In mid-September, I attended Schwarz Rounds at County Hospital. The topic was treating young adults with drug problems. We also received a handout on treating various kinds of “hateful” patients. All four panelists talked about the same young patient who was seriously ill and whose mood and wishes changed constantly. In the end, two of the panelists said, all they could do was be with her, often in silence, which one of the panelists said was really challenging, but “paid off,” in that she picked up nuances over time that helped her understand how best to care for the patient.
A few days later, my CPE cohort met, as we do every two months, this time at the home of one of our members in Berkeley who has most often been our host. It was nice to sit in her beautiful back yard and eat and talk. Toward the end of our time together, we did an official check-in, with time for each person to say what she or he had been up to.
Lately I was talking with another chaplain of about my vintage—new—who is starting to move into leading trainings and writing things for publication. I felt a pang of anxiety: should I be training people and writing chapters for books? Am I falling behind? But of course I’m not even board certified yet, and I also thought about some of the extremely busy chaplains and CPE supervisors I know. Some of them clearly do not get enough sleep. I do get enough sleep, and generally, I feel quite well. So I decided to continue on my well-rested track and not teach anyone anything or write anything other than this blog. If I have to choose between being an exhausted, stressed-out person who tells other people how to feel great and being a highly refreshed person who never tells anyone anything, I choose the latter.

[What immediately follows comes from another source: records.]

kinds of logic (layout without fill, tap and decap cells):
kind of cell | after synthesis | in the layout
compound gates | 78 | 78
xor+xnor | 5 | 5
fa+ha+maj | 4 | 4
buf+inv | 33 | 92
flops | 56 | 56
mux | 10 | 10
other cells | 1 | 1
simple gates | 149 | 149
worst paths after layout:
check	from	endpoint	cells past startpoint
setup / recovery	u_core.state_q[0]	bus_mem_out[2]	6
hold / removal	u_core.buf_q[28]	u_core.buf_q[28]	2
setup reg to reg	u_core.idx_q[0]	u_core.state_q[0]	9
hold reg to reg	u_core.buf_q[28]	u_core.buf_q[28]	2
**config.mk**
```make
export PLATFORM = sky130hd
export DESIGN_NAME = decoder3to8_strobe
export DESIGN_NICKNAME = d
export VERILOG_FILES = /design/src/rtl/decoder3to8_strobe.sv
export SDC_FILE = /design/constraint.sdc
export NUM_CORES = 1
export LEC_CHECK = 0
export CAP_MARGIN = 40
export CORE_UTILIZATION = 52
export CTS_BUF_LIST = sky130_fd_sc_hd__clkbuf_2 sky130_fd_sc_hd__clkbuf_4 sky130_fd_sc_hd__clkbuf_8
export CTS_CLUSTER_SIZE = 16
export DETAILED_ROUTE_END_ITERATION = 10
export PLACE_DENSITY = 0.75
export SLEW_MARGIN = 20
export SYNTH_ARGS = -nofsm -noshare
export SYNTH_HDL_FRONTEND = slang
export SYNTH_SLANG_ARGS = --single-unit
```
**constraint.sdc**
```tcl
create_clock -name clk -period 2.8 [get_ports clk]
set_input_delay 0.56 -clock clk [delete_from_list [all_inputs] [get_ports clk]]
set_output_delay 0.56 -clock clk [all_outputs]
set_load 0.05 [all_outputs]
```
**src/rtl/decoder3to8_strobe.sv**
```systemverilog
// Sequential 3-to-8 decoder: 3-bit codes arrive over valid/ready and are queued in a FIFO.
// Each queued code is then replayed as a one-hot strobe held for HOLD enabled cycles.
module decoder3to8_strobe #(
    parameter int unsigned HOLD  = 4,
    parameter int unsigned DEPTH = 4
) (
    input  logic       clk,
    input  logic       rst_n,
    input  logic       en,
    input  logic [2:0] in_code,
    input  logic       in_valid,
    output logic       in_ready,
    output logic [7:0] Y,
    output logic       Y_valid,
    output logic       busy
);

    localparam int unsigned AW = (DEPTH > 1) ? $clog2(DEPTH) : 1;
    localparam int unsigned CW = AW + 1;

    typedef enum logic {StIdle, StDrive} state_t;

    state_t          r_state;
    logic   [3:0]    r_cnt;
    logic   [7:0]    r_y;
    logic            r_y_valid;
    logic   [2:0]    r_mem [DEPTH];
    logic   [AW-1:0] r_wptr;
    logic   [AW-1:0] r_rptr;
    logic   [CW-1:0] r_count;

    state_t          w_state_nxt;
    logic   [3:0]    w_cnt_nxt;
    logic   [7:0]    w_y_nxt;
    logic            w_y_valid_nxt;
    logic            w_push;
    logic            w_pop;
    logic            w_empty;
    logic   [7:0]    w_head_onehot;

    assign in_ready      = (r_count != CW'(DEPTH));
    assign w_empty       = (r_count == '0);
    assign w_push        = in_valid && in_ready;
    // r_count is registered, so a pop only ever sees entries written before this edge.
    assign w_head_onehot = 8'h01 << r_mem[r_rptr];

    always_comb begin
        w_state_nxt   = r_state;
        w_cnt_nxt     = r_cnt;
        w_y_nxt       = r_y;
        w_y_valid_nxt = r_y_valid;
        w_pop         = 1'b0;
        unique case (r_state)
            StIdle: begin
                if (en && !w_empty) begin
                    w_pop         = 1'b1;
                    w_y_nxt       = w_head_onehot;
                    w_y_valid_nxt = 1'b1;
                    w_cnt_nxt     = 4'(HOLD - 1);
                    w_state_nxt   = StDrive;
                end
            end
            StDrive: begin
                if (en) begin
                    if (r_cnt != 4'd0) begin
                        w_cnt_nxt = r_cnt - 4'd1;
                    end else if (!w_empty) begin
                        w_pop         = 1'b1;
                        w_y_nxt       = w_head_onehot;
                        w_y_valid_nxt = 1'b1;
                        w_cnt_nxt     = 4'(HOLD - 1);
                    end else begin
                        w_y_nxt       = 8'h00;
                        w_y_valid_nxt = 1'b0;
                        w_state_nxt   = StIdle;
                    end
                end
            end
            default: begin
                w_state_nxt = StIdle;
            end
        endcase
    end

    always_ff @(posedge clk) begin
        if (!rst_n) begin
            r_state   <= StIdle;
            r_cnt     <= 4'd0;
            r_y       <= 8'h00;
            r_y_valid <= 1'b0;
        end else begin
            r_state   <= w_state_nxt;
            r_cnt     <= w_cnt_nxt;
            r_y       <= w_y_nxt;
            r_y_valid <= w_y_valid_nxt;
        end
    end

    always_ff @(posedge clk) begin
        if (!rst_n) begin
            r_wptr  <= '0;
            r_rptr  <= '0;
            r_count <= '0;
        end else begin
            if (w_push) begin
                r_wptr <= r_wptr + AW'(1);
            end
            if (w_pop) begin
                r_rptr <= r_rptr + AW'(1);
            end
            if (w_push && !w_pop) begin
                r_count <= r_count + CW'(1);
            end else if (!w_push && w_pop) begin
                r_count <= r_count - CW'(1);
            end
        end
    end

    always_ff @(posedge clk) begin
        if (rst_n && w_push) begin
            r_mem[r_wptr] <= in_code;
        end
    end

    assign Y       = r_y;
    assign Y_valid = r_y_valid;
    assign busy    = (r_state == StDrive) || !w_empty;

endmodule
```
* Yosys cells after proc, flatten, opt, wreduce, memory -nomap -nowiden
Memories as Yosys holds them, arrays and structs flattened. A register that Yosys moved wholly into a read port is not among the register bits.
Index checks and enable logic that the tools add are counted.
** Word-level totals
- Input bits :: 7
- Memory bits (writable) :: 12
- Word-level logic and storage cells :: 62
- Register bits :: 21
- Output and inout bits :: 11
- Memories :: 1
** Operators by class
- Shift-type cells :: 1
- Bitwise gates (word level) :: 1
- Reduce and logical (&&, ||, !) cells :: 14
- Mux-type cells :: 28
- $add $sub $neg :: 5
- Eq/ne operators :: 5
** Memory list
- r_mem :: depth 4, bits a word 3, read ports 1, clocked after Yosys merged registers in 1, write ports 1, line 27 : logic [2:0] r_mem [DEPTH];
** Operator list (count)
- 8-bit 2-to-1 mux :: 4
- 4-bit 2-to-1 mux :: 4
- 8-bit case mux with 2 select lines :: 1
- 1-bit 2-to-1 mux :: 11
- 4-bit case mux with 2 select lines :: 1
- 1-bit by 3-bit << shifter with 8-bit output, first input constant :: 1
- 3-bit 2-to-1 mux :: 2
- 2-bit inequality test, second input constant :: 3
- 1-bit case mux with 2 select lines :: 3
- 3-bit AND reduction :: 2
- 1-bit logical AND :: 5
- 2-bit by 1-bit adder with 2-bit output, second input constant :: 2
- 2-bit 2-to-1 mux :: 2
- 4-bit nonzero test :: 1
- 4-bit by 1-bit subtractor with 4-bit output, second input constant :: 1
- 3-bit by 1-bit adder with 3-bit output, second input constant :: 1
- 1-bit zero test :: 3
- 3-bit zero test :: 1
- 3-bit by 2-bit inequality test with 1-bit output, second input constant :: 1
- 3-bit inequality test, second input constant :: 1
- 3-bit by 1-bit subtractor with 3-bit output, second input constant :: 1
- 2-bit nonzero test :: 1
- 1-bit logical OR :: 1
- 1-bit NOT :: 1

* Depth between registers and ports, before layout
Gate-level depths: netlist (run 1).
- Word-level depth :: 8
- Mapped depth :: 10
- Depth with buffers taken out :: 10

* Worst setup path after synthesis (run 1)
OpenSTA, ideal clock, no wires.
- Path kind :: input to register
- Start :: input port in_valid
- End :: register r_count[2]
- Library setup time :: 0.076 ns
- Required time :: 2.724 ns
- Path slack :: 0.568 ns
- Stages on the path :: 7
- Data arrival time :: 2.156 ns
- Buffers on the path :: 0
- Cell sequence :: a21boi_1 -> ha_1 -> inv_1 -> fa_1 -> xor2_1 -> or3_1 -> a21boi_0
** Between the ends
- Longest elaborated chain between the ends :: 4
- Elaborated cells between the ends (all ways) :: 6
- Classes of those cells :: mux: 1; reduce/logical: 5
** Ends and longest elaborated chain
- start, declared :: line 11 : input logic in_valid,
- 1-bit logical AND * :: line 43 : assign w_push = in_valid && in_ready;
- 1-bit zero test :: line 113 : end else if (!w_push && w_pop) begin
- 1-bit logical AND :: line 113
- 2-bit nonzero test (no line)
- end signal, assigned :: line 112 : r_count <= r_count + CW'(1);
- end signal, assigned :: line 114 : r_count <= r_count - CW'(1);
- end, declared :: line 30 : logic [CW-1:0] r_count;
Every way passes the cells marked *; elsewhere a longest branch is shown, timed or not.
A chain may end at the register's enable or synchronous reset.

* Worst setup path in the final report (run 1)
- Start :: register r_count[0]
- End :: output port busy
** Between the ends
- Longest elaborated chain between the ends :: 3
** Ends and longest elaborated chain
- 3-bit zero test :: line 42 : assign w_empty = (r_count == '0);
- 1-bit zero test :: line 127 : assign busy = (r_state == StDrive) || !w_empty;
- 1-bit logical OR :: line 127
- end, declared :: line 15 : output logic busy
Every way passes these cells.

==> results of run 1 <==
## metrics by stage
| stage | instance area, um^2 | instances | worst slack, ns | hold WS [ns] | utilization |
|---|---|---|---|---|---|
| after floorplan | 1550 | 130 | 0.568 | 0.456 | - |
| after global placement | 1770 | 179 | 0.251 | 0.467 | 0.637 |
| after detailed placement | 1770 | 179 | 0.116 | 0.458 | 0.637 |
| after CTS | 1820 | 187 | 0.162 | 0.472 | 0.655 |
| after global routing | 1820 | 187 | 0.102 | 0.504 | 0.655 |
| final | 1820 | 187 | 0.189 | 0.469 | 0.655 |
## worst max path at each step
stage / startpoint / end / cells past startpoint
final: r_count[0] / busy / 2
after global routing: r_count[0] / busy / 2
after CTS: r_count[0] / busy / 2
after detailed placement: en / r_count[2] / 9
after global placement: en / r_count[2] / 9
after floorplan: in_valid / r_count[2] / 7
## cells by family after synthesis
kind of cell | after synthesis | synth area share
multiplexers | 5 | 0.0566
AND/OR/NAND/NOR | 38 | 0.150
adder cells (fa/ha/maj) | 8 | 0.0696
AO/OA/AOI/OAI | 29 | 0.143
XOR/XNOR | 4 | 0.0227
buffers and inverters | 11 | 0.0267
flip-flops | 35 | 0.531
## Yosys cell counts
cell type / count / share of area
fa_1: 1 / 0.013
edfxtp_1: 12 / 0.23
o21ai_0: 5 / 0.016
clkbuf_1: 2 / 0.0049
xnor2_1: 3 / 0.017
and3_1: 5 / 0.020
inv_1: 9 / 0.022
o31ai_1: 3 / 0.015
a21o_4: 1 / 0.0097
or3b_4: 1 / 0.0073
a211oi_2: 1 / 0.0081
nor2_1: 2 / 0.0049
a21boi_0: 2 / 0.0097
o311a_1: 1 / 0.0065
nor2b_1: 12 / 0.049
o211ai_2: 1 / 0.0081
ha_1: 7 / 0.057
a21boi_1: 3 / 0.015
or3_1: 4 / 0.016
nor3b_1: 1 / 0.0049
xor2_1: 1 / 0.0057
a21oi_1: 3 / 0.0097
and2_1: 5 / 0.020
mux4_2: 3 / 0.044
nand4_1: 1 / 0.0040
a22oi_1: 8 / 0.039
dfxtp_1: 23 / 0.30
nand2_1: 4 / 0.0097
o2111a_1: 1 / 0.0073
mux2i_1: 2 / 0.013
or4_1: 3 / 0.015
## layer usage
layer,up-vias,share of wire,global-route usage
met5,-,0,0
met4,0,0.023,0.105
met3,8,0.048,0.0853
met2,20,0.49,0.308
met1,507,0.44,0.227
li1,523,-,-
## critical path, cell delays in order (launching register included)
cell and delay, ns:
dfxtp_1 0.40, or4_1 0.59, clkdlybuf4s50_1 0.73
## cell usage in the layout, fill, tap and decap left out, drive strengths merged, types with 4 or more instances in the layout
cell type      netlist  final
dfxtp               23     23
clkdlybuf4s50        0     17
nor2b               12     12
edfxtp              12     12
inv                  9      9
a22oi                8      8
ha                   7      7
clkbuf               2      6
and3                 5      5
and2                 5      5
o21ai                5      5
a21boi               5      5
nand2                4      4
or3                  4      4
## sequential cells by signal (all words and copies together) (netlist names), named ones only
register / flops
r_rptr: 2
Y: 8
r_state: 1
r_wptr: 2
r_count: 3
r_cnt: 4
r_mem: 12
Y_valid: 1
## layout make-up
class | instances | area share
Sequential cell | 35 | 0.450
Inverter | 9 | 0.0185
Tap cell | 31 | 0.0213
Multi-Input combinational cell | 84 | 0.375
Clock inverter | 2 | 0.00412
Timing Repair Buffer | 20 | 0.106
Clock buffer | 6 | 0.0247
## report_power, final
group          internal [mW]  switching [mW]
clock                  0.103           0.163
combinational          0.310           0.407
sequential             0.622          0.0913
==> run_results.csv, run 1 <==
group,metric,value,unit
run_status,status,"finished clean",
setup_path,cp_max_fo,6,
min_path,whs_endpoint,"Y_valid",
synth,yosys.cell_types.count,31,
finish,n_antenna_cell,0,
setup_path,arrival,2.05,ns
timing,fmax,0.383,GHz
synth,ys_warn_count,0,
floorplanning,io_pins,18,
floorplanning,core_area,0.00278,mm^2
timing,hold_violations,0,
power,cellPowerDensity,930,mW/mm^2
floorplanning,num_rows,19,
clock_network,clk_latency,0.34,ns
drt,drtIter0Drc,36,
job,cap_violations,0,
timing,finalCritPeriodShare,0.933,
setup_path,ff2ff_setup_slack,0.37,ns
setup_path,path_class,"flip-flop to output port",
clock_network,cts_resized,0,
drt,ant_nets,0,
placed_design,gp_congestion,0.701,
global_routing,grt_pass1_wl,4.58,mm
global_routing,grt_pass1_vias,1016,
synth,syn-cell-area,0.00155,mm^2
floorplanning,initial_core_util,0.556,
synth,synth_seq_area_share,0.531,
clock_network,cts_buffers,5,
global_routing,grt_max_degree,21,
timing,skew,0.0101,ns
clock_network,htreeDepth,2,
drt,wl,2.71,mm
clock_network,cts_tree,"done",
clock_network,path_clk_slew,0.11,ns
finish,n_fill_cell,214,
finish,fin_nets,170,
min_path,min_path_cells,2,
global_routing,antenna_found_initial,0,
global_routing,globalRouteTotalUtil,0.197,
timing,setup_viol,0,
clock_network,clock_path_buffers,2,
setup_path,worstPathRequired,2.24,ns
setup_path,r2r-end,"r_count[2]",
clock_network,cts_hold_buf,0,
timing,rsz0062_at_grt,"no",
drt,drt-pass1-iter-count,4,
floorplanning,die_w,56.5,um
finish,seqCellArea,821,um^2
setup_path,crit-reg2reg-launch,"r_count[0]",
min_path,hp-start,"Y_valid",
synth,yosys_register_bits,35,
finish,multiInputGateArea,684,um^2
power,power,1.70,mW
global_routing,gr-total-overflow,0,
clock_network,cts_setup_buffers,0,
finish,drive_above_1_share,0.103,
drt,drc_errors,0,
clock_network,numClockSinks,35,
drt,vias,1058,
drt,routed_via_density,5.66,
drt,drt-wirelength-per-cell,14.5,um
power,p_leak,0.678,nW
timing,final.setup.tns,0,ns
timing,timing.slew.headroom,0.657,
setup_path,r2r_cells,8,
setup_path,worstSetupEndpointType,"output port",
timing,slew_violations,0,
synth,syn-num-nets,145,
timing,tightestPinTransition,0.509,ns
placed_design,port_buffers,17,
power,ir_drop,0.682,mV
timing,min_period,2.61,ns
synth,postSynthAreaPerCell,11.9,um^2
finish,syn2layout_area_growth,17.9,%
floorplanning,die_area,0.00320,mm^2
floorplanning,die_h,56.5,um
placed_design,dp_hpwl,2.03,mm
clock_network,clock-root-buffer,"clkbuf_4",
min_path,min_path_type,"flip-flop to flip-flop",
synth,netlist_instances,130,
setup_path,cp-start-kind,"flip-flop",
Note: power is estimated with default switching activity, not from simulation.
==> inputs of run 2 (changes only) <==
--- a/config.mk
+++ b/config.mk
@@ -11,5 +11,6 @@
 export CTS_CLUSTER_SIZE = 16
 export DETAILED_ROUTE_END_ITERATION = 10
-export PLACE_DENSITY = 0.75
+export DONT_BUFFER_PORTS = 1
+export PLACE_DENSITY = 0.63
 export SLEW_MARGIN = 20
 export SYNTH_ARGS = -nofsm -noshare
==> constraint.sdc (replaced) <==
create_clock -name clk -period 2.8 [get_ports clk]
set_input_delay 0.42 -clock clk [delete_from_list [all_inputs] [get_ports clk]]
set_output_delay 0.42 -clock clk [all_outputs]
set_load 0.05 [all_outputs]
==> run 2 against run 1 <==
  * Routed wire length is 5.6% lower
  * Power is 4.2% lower
  * Register-to-register slack better by 0.08 ns
  * Core utilization is 6.5 points lower
  * Clock-buffer cell count is 1 lower
  * Via count is 5.5% lower
  * Final cell count is 10% lower
  * Critical path type is now flip-flop to flip-flop
  * Largest power group is now sequential cells
==> run_results.csv, run 2 (same netlist as run 1, synthesis figures left out) <==
group,metric,value,unit
floorplanning,die_w,56.5,um
clock_network,htreeDepth,2,
job,cap_violations,0,
clock_network,cts_tree,"done",
timing,final.setup.tns,0,ns
global_routing,met1_usage,0.223,
setup_path,slowest_stage,"fa_1",
global_routing,grt_max_degree,26,
placed_design,dp_hpwl,1.82,mm
placed_design,port_buffers,0,
power,power_frac_clock,0.167,
setup_path,cp_max_fo,6,
setup_path,cp-start-kind,"flip-flop",
global_routing,grt_use_met3,0.0760,
setup_path,worstSetupEndpointType,"flip-flop",
placed_design,dp_slack,0.476,ns
timing,min_period,2.35,ns
setup_path,r2r_cells,10,
setup_path,worstPathCellList,"inv_1, ha_1, or3b_4, a21o_4, ha_1, inv_1, fa_1, xor2_1, or3_1, a21boi_0",
timing,hold_violations,0,
setup_path,crit_cells,10,
power,seqPwrFrac,0.480,
setup_path,timing.critical_path.buf_inv,2,
setup_path,path_class,"flip-flop to flip-flop",
finish,drive_above_1_share,0.117,
clock_network,cts_resized,0,
setup_path,worstPathRequired,3.07,ns
timing,whs,0.166,ns
drt,drc_errors,0,
global_routing,met2_usage,0.296,
finish,fin_nets,151,
floorplanning,core_area,0.00278,mm^2
finish,n_antenna_cell,0,
min_path,min_path_type,"input port to flip-flop",
power,power_frac_comb,0.353,
timing,timing.slew.headroom,0.642,
clock_network,cts_setup_buffers,0,
setup_path,arrival,2.62,ns
floorplanning,die_area,0.00320,mm^2
setup_path,crit_family,"adder cells",
drt,drt-wirelength-per-cell,15.3,um
timing,slew_violations,0,
global_routing,top_usage_layer,"met2",
drt,vias,1000,
timing,rsz0062_at_grt,"no",
clock_network,clock_path_buffers,2,
floorplanning,die_h,56.5,um
power,ir_drop,0.563,mV
floorplanning,num_rows,19,
power,p_leak,0.602,nW
drt,drt-pass1-iter-count,4,
clock_network,cts_buffers,5,
finish,layout_commonest_cell,"dfxtp_1",
global_routing,globalRouteTotalUtil,0.185,
finish,regMostFlops,"r_mem",
min_path,min_path_cells,0,
clock_network,cts_hold_buf,0,
power,p_sw,0.656,mW
floorplanning,io_pins,18,
clock_network,clk_latency,0.34,ns
global_routing,antenna_found_initial,0,
timing,skew,0.00519,ns
global_routing,gr-total-overflow,0,
clock_network,numClockSinks,35,
finish,largest_register_ffs,12,
setup_path,max_stage_delay,0.37,ns
global_routing,grt_pass1_wl,4.46,mm
power,cellPowerDensity,989,mW/mm^2
global_routing,grt_pass1_vias,979,
timing,tightestPinTransition,0.537,ns
timing,finalCritPeriodShare,0.838,
power,swShare,0.404,
timing,setup_viol,0,
clock_network,clock-root-buffer,"clkbuf_4",
timing,fmax,0.426,GHz
drt,drtIter0Drc,44,
clock_network,path_clk_slew,0.11,ns
finish,syn2layout_area_growth,6.23,%
drt,wl,2.56,mm
drt,routed_via_density,5.95,
finish,mostFrequentLayoutCells,"dfxtp_1, nor2b_1, edfxtp_1, inv_1, a22oi_1",
power,p_int,0.968,mW
run_status,status,"finished clean",
floorplanning,initial_core_util,0.556,
placed_design,gp_congestion,0.739,
drt,ant_nets,0,
timing,layout_setup_ws,0.454,ns
run 2: final timing paths:
path	from	end	slack (ns)
max	r_cnt[0]	r_count[2]	0.45
min	in_code[2]	r_mem[3][2]	0.17
max reg2reg	r_cnt[0]	r_count[2]	0.45
min reg2reg	r_cnt[3]	r_cnt[3]	0.52
run 2: area by class of cell:
cell class	instances	area (um^2)
Inverter	9	33.8
Timing Repair Buffer	1	7.51
Clock inverter	3	20.0
Clock buffer	5	37.5
Sequential cell	35	821
Tap cell	31	38.8
Multi-Input combinational cell	84	684
Fill cell	248	1140
run 2: stage by stage:
| stage | area, um^2 | total power, mW | utilization | std cells |
|---|---|---|---|---|
| 2_1_floorplan | 1550 | 1.25 | - | 130 |
| 3_3_place_gp | 1590 | 1.35 | 0.570 | 160 |
| 3_5_place_dp | 1590 | 1.36 | 0.570 | 160 |
| 4_1_cts | 1640 | 1.64 | 0.591 | 168 |
| 5_1_grt | 1640 | 1.74 | 0.591 | 168 |
| 6_report | 1640 | 1.62 | 0.591 | 168 |
run 2: per-layer routing:
| layer | up-vias | part of all wire |
|---|---|---|
| li1 | 486 | - |
| met1 | 489 | 0.44 |
| met2 | 21 | 0.49 |
| met3 | 4 | 0.052 |
| met4 | 0 | 0.014 |
| met5 | - | 0 |
run 2: power by group through the flow:
stage                     clock [mW]  combinational, mW  sequential [mW]
after global routing           0.303              0.642            0.799
after global placement             0              0.561            0.789
after CTS                      0.278              0.577            0.781
after detailed placement           0              0.572            0.793
after floorplan                    0              0.484            0.768
final                          0.272              0.573            0.779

I shadowed a new chaplain at County Hospital, and per the way things are done in the palliative care class I attend one day a month, I asked her what she thought had gone well, and then I added what I thought she had done well. Our teachers in the class say it has been proven that this is the best way to learn. They call it “appreciative inquiry,” and point out that what we focus on increases.
The next night, I was paged while on call and had to return to work. A Catholic patient had died and the family really wanted pastoral care. When I got there, I found that they had also called their own priest, and that he had already arrived. The nurse was very apologetic, but it was all right. I just turned around and came back home.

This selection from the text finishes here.